「你现在的神魂能去吗?」碧落伸出藤条捲住她。
「与泽神君帮我铸了身躯。」路问妍迫不及待要走,云雾散开又合拢,「放心,等我帮他了了心愿就会回来。」
「三界生老病死,你熬得过吗?」碧落最后嘆了口气,没有扫路问妍的兴,「好吧,我送送你。」
「不用了,我也舍不得你,你要是来送我,我会难过的。」
「那你就受着。」碧落没好气道,「等你投生三界忘了我,哪里还会难过,我就惨了,守着神界等你回来,却是要一个人难过很久的。」
两人像平日一样吵嘴,路问妍的云雾扑到碧落脸上,凉的他枝条抖了抖:「我与与泽神君定了契约,送他一缕魂魄下界,我嘛,自然是要去找人的,我神魂在他身上,很快就能找到他,等我心愿了了,就回来陪你。」
她说得轻轻鬆鬆,也确实觉得很容易,就像以往一样溜出去,过不了多久就能回来,这次还多了点使命感,内心很是雀跃。
她来到风壁前,与泽神君已经在等候她:「上神。」
她飘过去,看到与泽身旁静静站立着一个身躯,面目模糊,脸上的五官淡淡的。
察觉得到她在观察,与泽圣君道:「躯体无面目,只是送你下界的一个载体,待上神投生三界,自然会有属于自己的身躯。」
「原来如此。」
她意念一动,下一刻只觉得身体一重,脚底传来冰凉的触感,她抬起自己的手,眼睛里满是好奇。
「这是……我的身体?」
「是。」与泽神君说,「习惯吗?」
「不习惯。」她听到自己语气里都是藏不住的笑意,「好奇怪,我觉得自己好重。」
「自是与你本体不同。」与泽神君没什么表情。
路问妍把手伸进风壁试了试,被割破的指尖流出鲜血。
她感受到了「疼」。
很有趣,但绝对不是愉快的感觉。
当初那个少年从熔岩中捞起她,身上是不是也这么疼呢?
她突然觉得有些难受。
「那我走了。」她感受着自己全心的身体,以及这躯体带给她的沉甸甸的触感,随手捏了个诀,化出一个保护罩拢在自己身上,朝与泽神君伸出手,「魂魄给我吧。」
「多谢。」
一缕神魂从与泽神君身体里探出,钻入了路问妍的眉心。
她踏脚走进风壁,保护罩温柔的拢着她。
很快就走过了厚厚的风壁,再在一片漆黑里走上一段时间,就能到三界了。
她加快了脚步,突然觉得脚下一空。
下一个瞬间,一种从未有过的感觉从四肢传来,她眼睁睁看着自己的身躯一点一点碎裂,红色的血糊住了眼睛,惨叫声不受控制的从她嘴里嘶喊出来。

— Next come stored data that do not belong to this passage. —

[config.mk]
export PLATFORM = sky130hd
export DESIGN_NAME = ibh_ctrl
export DESIGN_NICKNAME = d
export VERILOG_FILES = /design/src/rtl/ibh_pkg.sv /design/src/rtl/ibh_ctrl.sv
export SDC_FILE = /design/constraint.sdc
export NUM_CORES = 1
export LEC_CHECK = 0
export ABC_CLOCK_PERIOD_IN_PS = 7400
export BUFFER_PORTS_ARGS = -buffer_cell sky130_fd_sc_hd__buf_2
export CAP_MARGIN = 10
export CELL_PAD_IN_SITES_DETAIL_PLACEMENT = 1
export CELL_PAD_IN_SITES_GLOBAL_PLACEMENT = 1
export CORE_MARGIN = 5
export CORE_UTILIZATION = 30
export CTS_CLUSTER_SIZE = 25
export DETAILED_ROUTE_END_ITERATION = 10
export PLACE_DENSITY = 0.58
export SLEW_MARGIN = 0
export SYNTH_ARGS = -nofsm -noshare
export SYNTH_HDL_FRONTEND = slang
export SYNTH_SLANG_ARGS = --single-unit
[constraint.sdc]
create_clock -name core_clk -period 7.4 [get_ports core_clk]
set_clock_uncertainty 0.2 [all_clocks]
set_input_delay 0.37 -clock core_clk [delete_from_list [all_inputs] [get_ports core_clk]]
set_output_delay 0.37 -clock core_clk [all_outputs]
set_load 0.02 [all_outputs]
### src/hw/dri_interface_logic.sv
// Purpose: gather serial digitizer data, time-align it, page it and queue it in channel order, or in tower order when tower_order is set
// Assumes: one ref_clk; board clocks, data and candidate clocks arrive asynchronously
// Notes:   board and candidate clocks are sampled, their rising edges act as enables
`timescale 1ns/10ps
`default_nettype none
`include "dri_map.svh"
module dri_interface_logic #(
  parameter int NCHIP      = 16,
  parameter int FIFO_DEPTH = `DRI_FIFO_DEPTH,
  parameter int SEL_WINDOW = `DRI_SEL_WINDOW
) (
  input  wire logic                ref_clk,
  input  wire logic                reset_n,
  input  wire dri_pkg::dri_board_t board_in,
  input  wire logic [31:0]         chip_data,
  input  wire logic [2:0]          cand_clk,
  input  wire logic                tower_order,
  input  wire logic                out_ready,
  output logic                     out_valid,
  output dri_pkg::dri_word_t       out_word,
  output logic [2:0]               master_sel,
  output logic                     sel_done
);
  localparam int NRAW = 59;
  localparam int FAW  = $clog2(FIFO_DEPTH);
  localparam logic [3:0] UNLOAD_LAST = 4'(`DRI_UNLOAD_CYC - 1);
  function automatic logic close_cnt(input logic [15:0] a, input logic [15:0] b);
    logic [15:0] d;
    d = (a > b) ? a - b : b - a;
    return d <= 16'h0001;
  endfunction : close_cnt
  // tower order walks even chips first, then odd ones
  function automatic logic [3:0] order_map(input logic [3:0] i, input logic tw);
    return tw ? {i[2:0], i[3]} : i;
  endfunction : order_map
  // three-stage sampling; a change counts once stages two and three agree
  logic [NRAW-1:0] s1_reg, s2_reg, s3_reg, stab_reg, stab_next, rise;
  always_comb begin
    stab_next = stab_reg;
    for (int i = 0; i < NRAW; i++) begin
      if (s2_reg[i] == s3_reg[i]) stab_next[i] = s3_reg[i];
    end
    rise = stab_next & ~stab_reg;
  end
  always_ff @(posedge ref_clk or negedge reset_n) begin
    if (!reset_n) begin
      s1_reg   <= '0;
      s2_reg   <= '0;
      s3_reg   <= '0;
      stab_reg <= '0;
    end else begin
      s1_reg   <= {cand_clk, chip_data, board_in.ctrl, board_in.wen, board_in.clk};
      s2_reg   <= s1_reg;
      s3_reg   <= s2_reg;
      stab_reg <= stab_next;
    end
  end
  wire logic [7:0]  b_edge = rise[7:0];
  wire logic [7:0]  b_wen  = stab_next[15:8];
  wire logic [7:0]  b_ctrl = stab_next[23:16];
  wire logic [31:0] d_in   = stab_next[55:24];
  wire logic [2:0]  c_edge = rise[58:56];
  // serial-to-parallel stages and pipe registers
  logic [15:0] sr0_reg [NCHIP], sr0_next [NCHIP];
  logic [15:0] sr1_reg [NCHIP], sr1_next [NCHIP];
  logic [3:0]  cnt_reg [NCHIP], cnt_next [NCHIP];
  logic [31:0] pw_reg  [NCHIP], pw_next  [NCHIP];
  logic [NCHIP-1:0] pf_reg, pf_next, done;
  logic [3:0]  ucnt_reg, ucnt_next;
  logic [2:0]  ubrd_reg, ubrd_next;
  logic        utick;
  always_comb begin
    ucnt_next = (ucnt_reg == UNLOAD_LAST) ? 4'h0 : ucnt_reg + 4'h1;
    utick     = (ucnt_reg == UNLOAD_LAST);
    ubrd_next = utick ? ubrd_reg + 3'h1 : ubrd_reg;
    pf_next   = pf_reg;
    if (utick) begin
      pf_next[{ubrd_reg, 1'b0}] = 1'b0;
      pf_next[{ubrd_reg, 1'b1}] = 1'b0;
    end
    for (int c = 0; c < NCHIP; c++) begin
      sr0_next[c] = sr0_reg[c];
      sr1_next[c] = sr1_reg[c];
      cnt_next[c] = cnt_reg[c];
      pw_next[c]  = pw_reg[c];
      done[c]     = 1'b0;
      if (b_edge[c/2]) begin
        if (b_ctrl[c/2]) begin
          cnt_next[c] = `DRI_PRESET;
        end else if (b_wen[c/2]) begin
          sr0_next[c] = {sr0_reg[c][14:0], d_in[2*c]};
          sr1_next[c] = {sr1_reg[c][14:0], d_in[2*c+1]};
          cnt_next[c] = cnt_reg[c] - 4'h1;
          if (cnt_reg[c] == 4'h0) begin
            done[c]     = 1'b1;
            cnt_next[c] = `DRI_PRESET;
            pw_next[c]  = {sr1_next[c], sr0_next[c]};
            pf_next[c]  = 1'b1;
          end
        end
      end
    end
  end
  always_ff @(posedge ref_clk or negedge reset_n) begin
    if (!reset_n) begin
      for (int c = 0; c < NCHIP; c++) begin
        sr0_reg[c] <= '0;
        sr1_reg[c] <= '0;
        cnt_reg[c] <= `DRI_PRESET;
        pw_reg[c]  <= '0;
      end
      pf_reg   <= '0;
      ucnt_reg <= '0;
      ubrd_reg <= '0;
    end else begin
      sr0_reg  <= sr0_next;
      sr1_reg  <= sr1_next;
      cnt_reg  <= cnt_next;
      pw_reg   <= pw_next;
      pf_reg   <= pf_next;
      ucnt_reg <= ucnt_next;
      ubrd_reg <= ubrd_next;
    end
  end
  // two-page input buffer, then ordered drain into the output FIFO
  logic [31:0] page_mem [2*NCHIP];
  logic [NCHIP-1:0] fmask_reg, fmask_next;
  logic        fpage_reg, fpage_next, drn_reg, drn_next;
  logic [3:0]  didx_reg, didx_next;
  logic [31:0] fifo_mem [FIFO_DEPTH];
  logic [3:0]  fchip    [FIFO_DEPTH];
  logic [FAW:0] wp_reg, wp_next, rp_reg, rp_next;
  logic        full, empty, push, pop;
  logic [3:0]  dch;
  always_comb begin
    full       = (wp_reg[FAW] != rp_reg[FAW]) && (wp_reg[FAW-1:0] == rp_reg[FAW-1:0]);
    empty      = (wp_reg == rp_reg);
    dch        = order_map(didx_reg, tower_order);
    push       = drn_reg && !full;
    pop        = !empty && out_ready;
    wp_next    = push ? wp_reg + 1'b1 : wp_reg;
    rp_next    = pop ? rp_reg + 1'b1 : rp_reg;
    didx_next  = push ? didx_reg + 4'h1 : didx_reg;
    drn_next   = drn_reg && !(push && didx_reg == 4'hF);
    fmask_next = fmask_reg;
    fpage_next = fpage_reg;
    if (&fmask_reg && !drn_reg) begin
      fpage_next = !fpage_reg;
      fmask_next = '0;
      drn_next   = 1'b1;
      didx_next  = 4'h0;
    end
    // a word unloaded in the swap cycle belongs to the new fill page, so set wins over clear
    if (utick) begin
      fmask_next[{ubrd_reg, 1'b0}] = fmask_next[{ubrd_reg, 1'b0}] | pf_reg[{ubrd_reg, 1'b0}];
      fmask_next[{ubrd_reg, 1'b1}] = fmask_next[{ubrd_reg, 1'b1}] | pf_reg[{ubrd_reg, 1'b1}];
    end
  end
  always_ff @(posedge ref_clk or negedge reset_n) begin
    if (!reset_n) begin
      fmask_reg <= '0;
      fpage_reg <= 1'b0;
      drn_reg   <= 1'b0;
      didx_reg  <= '0;
      wp_reg    <= '0;
      rp_reg    <= '0;
    end else begin
      fmask_reg <= fmask_next;
      fpage_reg <= fpage_next;
      drn_reg   <= drn_next;
      didx_reg  <= didx_next;
      wp_reg    <= wp_next;
      rp_reg    <= rp_next;
    end
  end
  // storage only, no reset needed; valid flags guard every read
  always_ff @(posedge ref_clk) begin
    if (utick) begin
      for (int k = 0; k < 2; k++) begin
        if (pf_reg[{ubrd_reg, k[0]}]) begin
          page_mem[{fpage_next, ubrd_reg, k[0]}] <= pw_reg[{ubrd_reg, k[0]}];
        end
      end
    end
    if (push) begin
      fifo_mem[wp_reg[FAW-1:0]] <= page_mem[{!fpage_reg, dch}];
      fchip[wp_reg[FAW-1:0]]    <= dch;
    end
  end
  always_comb begin
    out_valid     = !empty;
    out_word.data = fifo_mem[rp_reg[FAW-1:0]];
    out_word.chip = fchip[rp_reg[FAW-1:0]];
  end
  // master clock choice over a counting window after reset
  dri_pkg::dri_sel_state_t st_reg, st_next;
  logic [15:0] cc_reg [3], cc_next [3];
  logic [15:0] win_reg, win_next;
  logic [2:0]  msel_reg, msel_next;
  always_comb begin
    st_next   = st_reg;
    win_next  = win_reg;
    msel_next = msel_reg;
    cc_next   = cc_reg;
    unique case (st_reg)
      dri_pkg::DRI_SEL_COUNT: begin
        for (int k = 0; k < 3; k++) begin
          if (c_edge[k]) cc_next[k] = cc_reg[k] + 16'h0001;
        end
        win_next = win_reg + 16'h0001;
        if (win_reg == 16'(SEL_WINDOW - 1)) begin
          st_next = dri_pkg::DRI_SEL_DONE;
          if (close_cnt(cc_reg[0], cc_reg[1]) || close_cnt(cc_reg[0], cc_reg[2])) begin
            msel_next = 3'h1;
          end else if (close_cnt(cc_reg[1], cc_reg[2])) begin
            msel_next = 3'h2;
          end else begin
            msel_next = 3'h1;
          end
        end
      end
      dri_pkg::DRI_SEL_DONE: begin
        st_next = dri_pkg::DRI_SEL_DONE;
      end
    endcase
  end
  always_ff @(posedge ref_clk or negedge reset_n) begin
    if (!reset_n) begin
      st_reg   <= dri_pkg::DRI_SEL_COUNT;
      win_reg  <= '0;
      msel_reg <= 3'h1;
      for (int k = 0; k < 3; k++) cc_reg[k] <= '0;
    end else begin
      st_reg   <= st_next;
      win_reg  <= win_next;
      msel_reg <= msel_next;
      cc_reg   <= cc_next;
    end
  end
  assign master_sel = msel_reg;
  assign sel_done   = (st_reg == dri_pkg::DRI_SEL_DONE);
  property p_onehot_sel;
    @(posedge ref_clk) disable iff (!reset_n) $onehot(master_sel);
  endproperty
  a_onehot_sel: assert property (p_onehot_sel) else $error("master select not one-hot");
  property p_sel_stable;
    @(posedge ref_clk) disable iff (!reset_n) sel_done |=> sel_done && $stable(master_sel);
  endproperty
  a_sel_stable: assert property (p_sel_stable) else $error("master select moved");
  property p_sel_default;
    @(posedge ref_clk) disable iff (!reset_n) !sel_done |-> master_sel == 3'h1;
  endproperty
  a_sel_default: assert property (p_sel_default) else $error("no default candidate");
  property p_fifo_full;
    @(posedge ref_clk) disable iff (!reset_n) full && !pop |=> $stable(wp_reg);
  endproperty
  a_fifo_full: assert property (p_fifo_full) else $error("write taken while full");
  property p_fifo_empty;
    @(posedge ref_clk) disable iff (!reset_n) empty |-> !out_valid ##1 $stable(rp_reg);
  endproperty
  a_fifo_empty: assert property (p_fifo_empty) else $error("read taken while empty");
  property p_unload_period;
    @(posedge ref_clk) disable iff (!reset_n) utick |=> !utick [*8] ##1 !utick [*3] ##1 utick;
  endproperty
  a_unload_period: assert property (p_unload_period) else $error("unload period wrong");
  property p_pipe_free;
    @(posedge ref_clk) disable iff (!reset_n)
      $rose(pf_reg[0]) |-> ##[0:100] !pf_reg[0] || done[0];
  endproperty
  a_pipe_free: assert property (p_pipe_free) else $error("pipe register held too long");
  property p_word_load;
    @(posedge ref_clk) disable iff (!reset_n) done[0] |=> pf_reg[0] && pw_reg[0] == $past(pw_next[0]);
  endproperty
  a_word_load: assert property (p_word_load) else $error("finished word not loaded");
  property p_drain_len;
    @(posedge ref_clk) disable iff (!reset_n) $rose(drn_reg) |-> ##[16:1000] !drn_reg;
  endproperty
  a_drain_len: assert property (p_drain_len) else $error("page drain never ends");
endmodule : dri_interface_logic
`default_nettype wire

她才刚刚拥有身躯,第一次知道什么是疼,就感受到了最极致的绝望。
身躯不断被撕碎又癒合,最后那种疼痛融入了神魂,烙上她的四肢百骸。
路问妍不知道自己死了多少次,又活过来,新一轮的折磨碾压着漫过身体任何一个角落。
她知道那些陨落在三界的神君是怎么消散无踪的了。
太难挨,太痛苦了,天地法则哪有那么轻易越过。
旷日持久的绝望里,她甚至想过抛下这具身躯,什么三界,不去了,赶快走吧,如果走不掉,死掉也好。

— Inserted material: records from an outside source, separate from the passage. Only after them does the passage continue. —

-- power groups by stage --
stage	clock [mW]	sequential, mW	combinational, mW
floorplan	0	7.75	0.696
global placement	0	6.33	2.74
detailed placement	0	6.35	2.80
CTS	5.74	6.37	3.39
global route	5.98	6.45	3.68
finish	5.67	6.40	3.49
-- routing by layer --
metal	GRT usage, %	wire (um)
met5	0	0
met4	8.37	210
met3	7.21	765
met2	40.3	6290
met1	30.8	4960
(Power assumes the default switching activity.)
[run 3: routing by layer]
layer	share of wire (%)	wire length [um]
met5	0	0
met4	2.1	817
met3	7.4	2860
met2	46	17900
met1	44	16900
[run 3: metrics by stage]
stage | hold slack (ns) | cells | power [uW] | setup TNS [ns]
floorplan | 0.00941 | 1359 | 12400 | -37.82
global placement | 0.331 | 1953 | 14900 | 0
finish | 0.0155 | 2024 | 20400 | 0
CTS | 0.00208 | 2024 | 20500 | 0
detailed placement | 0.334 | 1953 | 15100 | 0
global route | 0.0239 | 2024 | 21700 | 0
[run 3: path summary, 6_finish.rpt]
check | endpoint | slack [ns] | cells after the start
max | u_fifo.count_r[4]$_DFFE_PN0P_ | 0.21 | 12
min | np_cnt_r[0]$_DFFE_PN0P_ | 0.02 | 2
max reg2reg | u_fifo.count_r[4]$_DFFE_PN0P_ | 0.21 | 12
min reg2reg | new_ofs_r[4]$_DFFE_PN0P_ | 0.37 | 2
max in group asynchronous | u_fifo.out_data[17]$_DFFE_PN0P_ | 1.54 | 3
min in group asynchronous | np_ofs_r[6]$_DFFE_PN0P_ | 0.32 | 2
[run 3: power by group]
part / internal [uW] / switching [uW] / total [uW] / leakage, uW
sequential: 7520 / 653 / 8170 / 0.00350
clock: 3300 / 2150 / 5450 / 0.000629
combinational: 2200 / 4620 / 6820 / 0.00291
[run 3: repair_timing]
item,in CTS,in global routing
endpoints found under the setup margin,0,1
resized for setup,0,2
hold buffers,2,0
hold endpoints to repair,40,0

可她答应了与泽神君,他还在等着她带他的魂魄去极寒之地,救他心有亏欠的那个人。
那缕神魂被她护在自己魂魄深处,只要她不死,就会无恙。
路问妍猛地醒了过来。
逐渐復苏的记忆搅扰得她头痛欲裂。
这些明明不是她的记忆,也不是原身那个路问妍的记忆,原身的记忆只有一些在苍霄派生活的日常,她很清楚的知道,那个上古灵物就是自己。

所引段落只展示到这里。